• **Activity**: Below are entries. Reproduce exactly the lines between the line holding "run 2 against" and the line holding "timing,clock_skew,6.67,ps", inclusive, and only those.

Dataset entries

------------------------------

### src/rtl/soc_status_pkg.sv
// Shared definitions for the SoC status/supervision peripheral.
// Firmware headers use the same register offsets and bit positions.
package soc_status_pkg;

  // Register word offsets.
  localparam logic [2:0] REG_HALT    = 3'd0;
  localparam logic [2:0] REG_SCRATCH = 3'd1;
  localparam logic [2:0] REG_STATUS  = 3'd2;
  localparam logic [2:0] REG_WDOG    = 3'd3;
  localparam logic [2:0] REG_CTRL    = 3'd4;

  // Bit positions shared by STATUS (read) and CTRL (write-1-to-clear).
  localparam int BIT_HALTED   = 0;
  localparam int BIT_DSP_DONE = 1;
  localparam int BIT_WDOG     = 2;

  // Program-completion signature written to HALT by firmware.
  localparam logic [31:0] HALT_SIG_DEFAULT = 32'hDEADBEEF;

  // Assemble the STATUS word; unused bits read as 0.
  function automatic logic [31:0] pack_status(input logic halted,
                                              input logic dsp_done,
                                              input logic wdog_expired);
    logic [31:0] word;
    word               = '0;
    word[BIT_HALTED]   = halted;
    word[BIT_DSP_DONE] = dsp_done;
    word[BIT_WDOG]     = wdog_expired;
    return word;
  endfunction

endpackage

### src/rtl/status_wdog_timer.sv
// Software watchdog down-counter.
// A load writes a new count; a nonzero count decrements once per cycle and
// a zero count is idle (disabled). expire_o is high in the cycle whose
// closing edge takes the count from 1 to 0, unless a load lands on that edge.
// Ports:
//   clock, reset   : clock and synchronous active-high reset
//   load_i         : load load_val_i on this edge (wins over the decrement)
//   load_val_i     : new count
//   count_o        : live count
//   expire_o       : expiry pulse, aligned with the 1 -> 0 edge
module status_wdog_timer #(
  parameter int WDOG_W = 32
) (
  input  logic              clock,
  input  logic              reset,
  input  logic              load_i,
  input  logic [WDOG_W-1:0] load_val_i,
  output logic [WDOG_W-1:0] count_o,
  output logic              expire_o
);

  localparam logic [WDOG_W-1:0] ONE = WDOG_W'(1);

  logic [WDOG_W-1:0] count_q, count_d;

  // NOTE: every signal written in always_comb gets a default first, so no
  // path leaves it unassigned and no latch is inferred.
  always_comb begin
    count_d = count_q;
    if (load_i) begin
      count_d = load_val_i;
    end else if (count_q != '0) begin
      count_d = count_q - ONE;
    end
  end

  // A load on the final step restarts the countdown instead of expiring.
  assign expire_o = !load_i && (count_q == ONE);
  assign count_o  = count_q;

  // NOTE: sequential state uses non-blocking assignments so every register
  // samples the pre-edge values regardless of statement order.
  always_ff @(posedge clock) begin
    if (reset) begin
      count_q <= '0;
    end else begin
      count_q <= count_d;
    end
  end

endmodule

### src/rtl/soc_status_ctrl.sv
// Memory-mapped status and supervision slave.
// Latches the program-completion signature, DSP completion and watchdog
// expiry into sticky flags, and drives the board status LEDs.
// Ports:
//   clock, reset        : clock and synchronous active-high reset
//   bus_sel_i/we_i      : transfer select and direction (1 = write)
//   bus_addr_i          : word offset within the block
//   bus_wdata_i         : write data
//   bus_rdata_o         : read data, 0 unless bus_rvalid_o
//   bus_rvalid_o        : one-cycle pulse, the cycle after a read request
//   dsp_done_i          : DSP done level
//   cpu_halted_led_o    : halted flag (cleared only by reset)
//   dsp_done_led_o      : sticky DSP-done flag
//   wdog_expired_o      : sticky watchdog-expired flag
//   heartbeat_led_o     : toggles every 2^HB_DIV cycles
module soc_status_ctrl
  import soc_status_pkg::*;
#(
  parameter logic [31:0] HALT_SIG = HALT_SIG_DEFAULT,
  parameter int          HB_DIV   = 24,
  parameter int          WDOG_W   = 32
) (
  input  logic        clock,
  input  logic        reset,
  input  logic        bus_sel_i,
  input  logic        bus_we_i,
  input  logic [2:0]  bus_addr_i,
  input  logic [31:0] bus_wdata_i,
  output logic [31:0] bus_rdata_o,
  output logic        bus_rvalid_o,
  input  logic        dsp_done_i,
  output logic        cpu_halted_led_o,
  output logic        dsp_done_led_o,
  output logic        wdog_expired_o,
  output logic        heartbeat_led_o
);

  localparam logic [HB_DIV-1:0] HB_ONE = HB_DIV'(1);

  logic [31:0]       halt_q, halt_d;
  logic [31:0]       scratch_q, scratch_d;
  logic              halted_q, halted_d;
  logic              dsp_sync_q;
  logic              dsp_done_q, dsp_done_d;
  logic              wdog_exp_q, wdog_exp_d;
  logic              rvalid_q, rvalid_d;
  logic [31:0]       rdata_q, rdata_d;
  logic [HB_DIV-1:0] hb_cnt_q, hb_cnt_d;
  logic              hb_led_q, hb_led_d;

  logic              wr, rd;
  logic              wr_ctrl, wr_wdog;
  logic              dsp_rise;
  logic [WDOG_W-1:0] wdog_count;
  logic              wdog_expire;

  assign wr      = bus_sel_i &&  bus_we_i;
  assign rd      = bus_sel_i && !bus_we_i;
  assign wr_ctrl = wr && (bus_addr_i == REG_CTRL);
  assign wr_wdog = wr && (bus_addr_i == REG_WDOG);

  // Only a 0 -> 1 change sets the flag, so a level still high after a
  // software clear does not re-arm it.
  assign dsp_rise = dsp_done_i && !dsp_sync_q;

  status_wdog_timer #(
    .WDOG_W(WDOG_W)
  ) u_wdog (
    .clock      (clock),
    .reset      (reset),
    .load_i     (wr_wdog),
    .load_val_i (bus_wdata_i[WDOG_W-1:0]),
    .count_o    (wdog_count),
    .expire_o   (wdog_expire)
  );

  always_comb begin
    halt_d    = halt_q;
    scratch_d = scratch_q;
    halted_d  = halted_q;
    rvalid_d  = rd;
    rdata_d   = '0;

    if (wr && (bus_addr_i == REG_HALT)) begin
      halt_d = bus_wdata_i;
      if (bus_wdata_i == HALT_SIG) begin
        halted_d = 1'b1;
      end
    end
    if (wr && (bus_addr_i == REG_SCRATCH)) begin
      scratch_d = bus_wdata_i;
    end

    // A set on the same edge as a W1C clear wins.
    dsp_done_d = dsp_rise ||
                 (dsp_done_q && !(wr_ctrl && bus_wdata_i[BIT_DSP_DONE]));
    wdog_exp_d = wdog_expire ||
                 (wdog_exp_q && !(wr_ctrl && bus_wdata_i[BIT_WDOG]));

    if (rd) begin
      case (bus_addr_i)
        REG_HALT:    rdata_d = halt_q;
        REG_SCRATCH: rdata_d = scratch_q;
        REG_STATUS:  rdata_d = pack_status(halted_q, dsp_done_q, wdog_exp_q);
        REG_WDOG:    rdata_d = 32'(wdog_count);
        default:     rdata_d = '0;
      endcase
    end

    hb_cnt_d = hb_cnt_q + HB_ONE;
    hb_led_d = hb_led_q ^ (&hb_cnt_q);
  end

  // NOTE: reset is synchronous and clears every register, including the
  // read-data pipeline, so a read in flight when reset hits is dropped.
  always_ff @(posedge clock) begin
    if (reset) begin
      halt_q     <= '0;
      scratch_q  <= '0;
      halted_q   <= 1'b0;
      dsp_sync_q <= 1'b0;
      dsp_done_q <= 1'b0;
      wdog_exp_q <= 1'b0;
      rvalid_q   <= 1'b0;
      rdata_q    <= '0;
      hb_cnt_q   <= '0;
      hb_led_q   <= 1'b0;
    end else begin
      halt_q     <= halt_d;
      scratch_q  <= scratch_d;
      halted_q   <= halted_d;
      dsp_sync_q <= dsp_done_i;
      dsp_done_q <= dsp_done_d;
      wdog_exp_q <= wdog_exp_d;
      rvalid_q   <= rvalid_d;
      rdata_q    <= rdata_d;
      hb_cnt_q   <= hb_cnt_d;
      hb_led_q   <= hb_led_d;
    end
  end

  assign bus_rdata_o      = rdata_q;
  assign bus_rvalid_o     = rvalid_q;
  assign cpu_halted_led_o = halted_q;
  assign dsp_done_led_o   = dsp_done_q;
  assign wdog_expired_o   = wdog_exp_q;
  assign heartbeat_led_o  = hb_led_q;

endmodule

### config.mk
export PLATFORM = sky130hd
export DESIGN_NAME = soc_status_ctrl
export DESIGN_NICKNAME = d
export VERILOG_FILES = /design/src/rtl/soc_status_pkg.sv /design/src/rtl/status_wdog_timer.sv /design/src/rtl/soc_status_ctrl.sv
export SDC_FILE = /design/constraint.sdc
export NUM_CORES = 1
export LEC_CHECK = 0
export CAP_MARGIN = 20
export CORE_UTILIZATION = 46
export CTS_CLUSTER_SIZE = 30
export DETAILED_ROUTE_END_ITERATION = 7
export GPL_TIMING_DRIVEN = 0
export PLACE_DENSITY = 0.67
export SLEW_MARGIN = 20
export SYNTH_ARGS = -nofsm -noshare
export SYNTH_HDL_FRONTEND = slang
export SYNTH_SLANG_ARGS = --single-unit
export TNS_END_PERCENT = 100
### constraint.sdc
create_clock -name clock -period 3.41 [get_ports clock]
set_input_delay 0.341 -clock clock [delete_from_list [all_inputs] [get_ports clock]]
set_output_delay 0.341 -clock clock [all_outputs]
set_load 0.02 [all_outputs]
Yosys cells after proc, flatten, opt, wreduce, memory -nomap -nowiden
Cells that the tools add are included.

storage, ports and cells
  bits in registers = 158

operators by class
  $add $sub $neg = 2
  reduce and logical (&&, ||, !) cells = 25
  bitwise gates (word level) = 2
  mux-type cells = 3
  equal/unequal tests = 6

operators by type and width
  operator                 number
  $pmux W32 S4             1
  $mux W32                 2
  $eq A32 B1 Y1 const B    1
  $eq A32 B32 Y1 const B   1
  $reduce_bool A32 Y1      1
  $sub A32 B1 Y32 const B  1
  $add A24 B1 Y24 const B  1
  $reduce_and A24 Y1       1
  $logic_and A1 B1 Y1      12
  $eq A3 B2 Y1 const B     2
  $logic_not A1 Y1         5
  $eq A3 B1 Y1 const B     1
  $eq A3 B3 Y1 const B     1
  $logic_not A3 Y1         1
  $logic_or A1 B1 Y1       2
  $reduce_and A2 Y1        1
  $reduce_bool A2 Y1       1
  $reduce_or A2 Y1         1
  $not A1 Y1               1
  $xor A1 B1 Y1            1

Longest topological paths before layout
Gate-level depths: netlist of the first run.

  depth in word-level cells = 6
  gate-level depth with buffers = 10

Hierarchy
A second synthesis of the first run with hierarchy kept.

second synthesis, totals
  cell total of the unflattened synthesis = 841
  area total of the unflattened synthesis = 6972.9 um^2

modules (own cells, without submodules)
  module             cells each  area an instance (um^2)  times used
  soc_status_ctrl    610         5017.3                   1
  status_wdog_timer  231         1955.6                   1

Least setup slack after synthesis of the first run
Ideal clock, no wire load.

  kind = register to register
  start point = register u_wdog.count_q[0], in the netlist u_wdog.count_o[0]
  end point = register u_wdog.count_q[12], in the netlist u_wdog.count_o[12]
  period minus slack after synthesis = 2.526 ns
  setup time = 0.117 ns
  data arrival time = 2.409 ns
  path slack = 0.884 ns
  cell stages (with the launch flop) = 11
  path buffers = 3
  path through = dfxtp_1 > inv_1 > ha_1 > or3b_2 > clkbuf_1 > or2_2 > or4_1 > buf_2 > nand2_1 > buf_4 > o21ai_1

on the way
  cells in the longest elaborated chain, start to end = 3

RTL lines
  what                    line                     text
  from (decl)             status_wdog_timer.sv:24  logic [WDOG_W-1:0] count_q, count_d;
  from (signal assigned)  status_wdog_timer.sv:47  count_q <= count_d;
  $sub A32 B1 Y32         status_wdog_timer.sv:33  count_d = count_q - ONE;
  $mux W32                status_wdog_timer.sv:32  end else if (count_q != '0) begin
  $mux W32                status_wdog_timer.sv:30  if (load_i) begin

Parallel ways exist; a longest one is shown, timed or not. The select of a mux whose other input is x is not followed.
A chain may end at the register's enable or synchronous reset.

Final worst setup path of the first run
  start point = register u_wdog.count_q[1], in the netlist u_wdog.count_o[1]
  end point = register u_wdog.count_q[17], in the netlist u_wdog.count_o[17]

Same word-level chain as after synthesis.

==> results of run 1 <==
## power groups by stage
stage | Clock [mW] | Combinational [mW] | Sequential, mW
after detailed placement | 0 | 1.81 | 2.32
after floorplan | 0 | 1.38 | 2.25
final | 1.99 | 1.85 | 2.29
after global routing | 2.09 | 2.04 | 2.32
after CTS | 2.01 | 1.83 | 2.28
after global placement | 0 | 1.81 | 2.32
## per-stage QoR
step           setup slack, ps  utilization [%]
2_1_floorplan              884                -
3_3_place_gp               565             55.1
3_5_place_dp               570             55.1
4_1_cts                    545             59.4
5_1_grt                    412             59.4
6_report                   528             59.4
## layout make-up
class                           instances  area share [%]
Buffer                                 53            2.47
Clock inverter                         11            1.94
Timing Repair Buffer                   76            9.09
Multi-Input combinational cell        617            40.2
Clock buffer                           21            5.38
Inverter                               11           0.493
Sequential cell                       158            37.8
Tap cell                              180            2.69
## metal layers
metal / part of all wire [%] / GRT usage (%)
met1: 44 / 32.0
met5: 0 / 0
met4: 1.9 / 11.1
met3: 7.1 / 5.72
met2: 47 / 42.3
## critical path, stage by stage (launching register included)
cell and delay [ps]:
dfxtp_1 350, inv_1 100, ha_1 190, or3b_2 450
clkbuf_1 190, or2_2 390, or4_1 470, buf_2 210
nand2_1 120, buf_4 200, o21ai_1 90
## synth_stat cells, types with 8 or more instances
cell	n	area share, %
nand2_1	173	9.6
dfxtp_1	158	47
a21oi_1	109	8.1
nor2_1	103	5.7
clkbuf_1	44	2.4
mux2i_1	29	4.3
xnor2_1	24	3.1
nor3_1	18	1.3
nand3_1	17	1.3
xor2_1	17	2.2
nor4_1	14	1.3
inv_1	11	0.61
o21ai_1	10	0.74
or3_1	10	0.92
o21ai_0	9	0.66
or4_1	8	0.89
## cell families (layout without fill, tap and decap cells)
family,Yosys count,after routing
buffers and inverters,64,172
flip-flops,158,158
AO/OA/AOI/OAI,150,150
adder cells (fa/ha/maj),3,3
XOR/XNOR,41,41
multiplexers,32,32
AND/OR/NAND/NOR,391,391
## placed cells by master, fill, tap and decap left out, drive strengths merged, types with 4 or more instances in the layout
cell type | netlist | layout
nand2b | 5 | 5
inv | 11 | 12
nand2 | 173 | 173
o21ai | 19 | 19
nand3 | 17 | 17
mux2i | 29 | 29
xnor2 | 24 | 24
nor3 | 18 | 18
a21oi | 109 | 109
a32oi | 4 | 4
nor3b | 4 | 4
nor4 | 14 | 14
clkdlybuf4s50 | 0 | 76
o41ai | 5 | 5
bufinv | 0 | 4
nor2b | 6 | 6
nand4b | 4 | 4
xor2 | 17 | 17
nor2 | 103 | 103
buf | 9 | 9
clkbuf | 44 | 65
dfxtp | 158 | 158
or4 | 9 | 9
nand4 | 6 | 6
clkinv | 0 | 6
or3 | 11 | 11
and4 | 5 | 5
or2 | 5 | 5
## path summary, 6_finish.rpt
check,from,cells after the start,endpoint
max,u_wdog.count_o[1],10,u_wdog.count_o[17]
min,hb_cnt_q[0],1,hb_cnt_q[0]
max reg2reg,u_wdog.count_o[1],10,u_wdog.count_o[17]
min reg2reg,hb_cnt_q[0],1,hb_cnt_q[0]
## sequential cells by signal, summed over array words and instances, names as in the netlist, 24 cells and up
| register | flops |
|---|---|
| bus_rdata_o | 32 |
| u_wdog.count_o | 32 |
| scratch_q | 32 |
| hb_cnt_q | 24 |
| halt_q | 32 |
==> flow_summary_export.csv, run 1 <==
group,metric,value,unit
pwr,irDropWorstVdd,471,uV
clocking,cts.htree.levels,4,
pwr,p_leak,2.89,nW
timing,clock.fmax,347,MHz
placed_design,dpl.cell_count,1095,
clocking,cts_setup_buffers,0,
floorplan,initial_core_util,48.1,%
timing,hold_viol_final,0,
timing,min_period,2880,ps
floorplan,die_area,15200,sq um
timing,final.setup.tns,0,ps
synthesis,synth_compound_area_share,12.2,%
pwr,switchingPower,2.09,mW
placed_design,placed_cell_area,7760,sq um
route,wl,18200,microns
timing,finalMaxSlewViolations,0,
grt,grtUsageTotal,25.6,%
timing,whs,447,ps
synthesis,ys_seq_elements,158,
critical_path,cp-end-kind,"flop",
critical_path,arrival,3200,ps
worst_hold_path,hold_class,"reg -> reg",
synthesis,ys_warn_count,0,
synthesis,synth-simple-area-share,26.3,%
route,drcViolationCount,0,
critical_path,r2r_setup_slack,530,ps
clocking,cts_hold_buf,0,
synthesis,netlist_instances,839,
run,cap_viol_max_count,0,
synthesis,synth.avg_cell_area,8.07,sq um
pwr,p_int,4.04,mW
clocking,clockBufferDepth,2,
synthesis,async_reset_ff_share,0,%
layout,diodes,0,
route,viasPerCell,5.38,
synthesis,synthAdderAreaFrac,0.554,%
grt,overflow,0,
pwr,switching_share,34.0,%
layout,area_growth,23.6,%
run_status,outcome,"finished, final reports clean",
floorplan,core,14100,sq um
route,ant_nets,0,
route,drtIter0Drc,419,
synthesis,synth_mux_area_share,5.28,%
pwr,comb_power_share,30.2,%
synthesis,synthFlopType,"dfxtp_1",
route,post_drt_wl_per_cell,16.2,microns
pwr,power_density,732,nW/um^2
critical_path,worstSetupPathType,"reg -> reg",
route,drt-pass1-iter-count,5,
critical_path,crit_fanout,10,
pwr,clkPwrFrac,32.4,%
placed_design,numPortBuffers,76,
grt,grt_pass1_vias,5777,
synthesis,synth.distinct_cells,45,
floorplan,io_pins,77,
timing,clock_skew,7.09,ps
layout,nNetsFinal,977,
layout,multiInputGateArea,3360,sq um
synthesis,synth-seq-area-share,46.7,%
layout,register_area,3160,sq um
placed_design,place.gp.congestion,0.866,
clocking,clk_pin_slew,60,ps
layout,drive_gt1_share,4.65,%
grt,grt_pass1_wl,29500,microns
pwr,sequentialPowerShare,37.4,%
timing,setup_viol,0,
synthesis,synth_top_family_by_area,"simple AND/OR/NAND/NOR gates",
layout,stdcell_area,8370,sq um
timing,relSlewSlack,38.3,%
clocking,cts-resized-gates,0,
layout,stdcell_count,1127,
clocking,worstSkewPairLatency,430,ps
critical_path,worst_ep_required_time,3720,ps
timing,rsz0062_at_grt,"no",
synthesis,synth-xor-area-share,5.30,%
clocking,cts.sink_count,158,
critical_path,critPathLaunchType,"flop",
placed_design,dp_hpwl,13100,microns
timing,timing.final.crit_share,84.5,%
floorplan,die_h,123,microns
floorplan,num_rows,43,
grt,antenna_found_initial,0,
clocking,cts_tree,"built",
pwr,total_power,6.13,mW
route,vias,6059,
synthesis,syn-num-nets,882,
layout,fillers,1341,
timing,worst_pin_slew,918,ps
grt,grt_max_degree,17,
floorplan,die_width,123,microns
synthesis,synth-edff-count,0,
synthesis,netlist_area,6770,sq um
clocking,cts_buffers,17,
clocking,clock_tree.root_cell,"clkbuf_16",
Power figures use the tool's default switching activity.
==> inputs of run 2 (changes only) <==
- PLACE_DENSITY: 0.67 -> 0.7
- clock period: 3.41 -> 2.45 ns (I/O delays scaled with it)
==> run 2 against run 1 <==
  * Design area increased by 2.6%
  * Clock skew barely moved
  * Global-route usage is 0.21 points lower
  * Combinational power increased by 70%
  * Total power grew 46%
  * Critical endpoint is now u_wdog.count_o[24]
==> flow_summary_export.csv, run 2 (synthesis gave the netlist of run 1 again) <==
group,metric,value,unit
timing,clock_skew,6.67,ps
layout,area_growth,26.8,%
floorplan,die_h,123,microns
route,ant_nets,0,
critical_path,r2r-end,"u_wdog.count_o[24]",
route,post_drt_wl_per_cell,16.4,microns
critical_path,crit_fanout,4,
timing,relSlewSlack,45.1,%
clocking,worstSkewPairLatency,420,ps
critical_path,r2r_setup_slack,10,ps
grt,grtUsageMet3,5.03,%
timing,clock.fmax,411,MHz
clocking,clk_pin_slew,60,ps
timing,rsz0062_at_grt,"yes",
grt,grtUsageMet1,33.2,%
critical_path,path_common_cell,"or4_4",
clocking,clockBufferDepth,2,
timing,final.setup.tns,0,ps
critical_path,cp-end-kind,"flop",
critical_path,crit_chain,"or4_4, buf_6, or4_4, nor2_1, or4b_4, a311oi_2",
timing,hold_viol_final,0,
pwr,power_density,1040,nW/um^2
clocking,cts_tree,"built",
timing,min_period,2440,ps
pwr,p_leak,2.96,nW
clocking,cts.htree.levels,4,
critical_path,crit_buf_inv,1,
timing,whs,418,ps
layout,fillers,1260,
route,wl,18700,microns
layout,multiInputGateArea,3460,sq um
grt,overflow,0,
placed_design,numPortBuffers,76,
clocking,cts_buffers,17,
grt,grtUsageMet2,41.0,%
grt,grt_pass1_wl,29600,microns
critical_path,slowest_delay,540,ps
floorplan,die_width,123,microns
floorplan,io_pins,77,
worst_hold_path,hold_class,"in -> reg",
clocking,cts.sink_count,158,
layout,register_area,3190,sq um
placed_design,dp_hpwl,12900,microns
floorplan,die_area,15200,sq um
clocking,cts_hold_buf,0,
layout,nNetsFinal,989,
grt,grt_max_degree,17,
route,viasPerCell,5.49,
pwr,total_power,8.97,mW
critical_path,rr_startpoint,"u_wdog.count_o[12]",
floorplan,num_rows,43,
worst_hold_path,hold_depth,2,
placed_design,place.gp.congestion,0.892,
worst_hold_path,hold_path_end,"dsp_sync_q",
grt,antenna_found_initial,0,
run,cap_viol_max_count,0,
critical_path,worst_ep_required_time,2780,ps
route,drtIter0Drc,506,
critical_path,arrival,2760,ps
timing,setup_viol,0,
clocking,clock_tree.root_cell,"clkbuf_16",
timing,finalMaxSlewViolations,0,
floorplan,initial_core_util,48.1,%
critical_path,cp_top_family,"simple AND/OR/NAND/NOR gates",
critical_path,r2r_cells,6,
run_status,outcome,"finished, final reports clean",
route,drcViolationCount,0,
floorplan,core,14100,sq um
grt,grt.busiest_layer,"met2",
critical_path,critPathLaunchType,"flop",
route,vias,6248,
layout,diodes,0,
worst_hold_path,hold_start,"dsp_done_i",
grt,grtUsageTotal,25.4,%
critical_path,worstSetupPathType,"reg -> reg",
layout,drive_gt1_share,8.76,%
layout,layout_common_cells,"172 x nand2_1, 151 x dfxtp_1, 109 x a21oi_1",
pwr,irDropWorstVdd,716,uV
timing,worst_pin_slew,823,ps
layout,layout_commonest_cell,"nand2_1",
timing,timing.final.crit_share,99.4,%
grt,grt_pass1_vias,5762,
route,drt-pass1-iter-count,5,
critical_path,slowest_stage,"or4_4",
[run 2: worst max-delay path by stage]
stage / from / cells after the start / to / slack (ps)
floorplan: u_wdog.count_o[1] / 8 / u_wdog.count_o[24] / 60
global placement: bus_addr_i[2] / 8 / u_wdog.count_o[12] / -230
detailed placement: bus_sel_i / 8 / u_wdog.count_o[29] / -280
CTS: u_wdog.count_o[19] / 7 / u_wdog.count_o[29] / 3
global route: u_wdog.count_o[13] / 6 / u_wdog.count_o[24] / -60
finish: u_wdog.count_o[12] / 6 / u_wdog.count_o[24] / 10
[run 2: per-layer routing]
metal  up-vias  share of wire, %
li1       3069                 -
met1      2912                44
met2       227                47
met3        40               6.4
met4         0               2.6
met5         -                 0
[run 2: through the flow]
stage	instance area, sq um	utilization (%)	instances	setup WS, ps
after floorplan	6810	-	839	57.8
after global placement	7790	55.3	1095	-233
after detailed placement	7790	55.3	1095	-278
after CTS	8450	59.9	1130	2.79
after global routing	8590	60.9	1139	-57.6
final	8590	60.9	1139	14.2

------------------------------

• **Reply to the task**:
==> run 2 against run 1 <==
  * Design area increased by 2.6%
  * Clock skew barely moved
  * Global-route usage is 0.21 points lower
  * Combinational power increased by 70%
  * Total power grew 46%
  * Critical endpoint is now u_wdog.count_o[24]
==> flow_summary_export.csv, run 2 (synthesis gave the netlist of run 1 again) <==
group,metric,value,unit
timing,clock_skew,6.67,ps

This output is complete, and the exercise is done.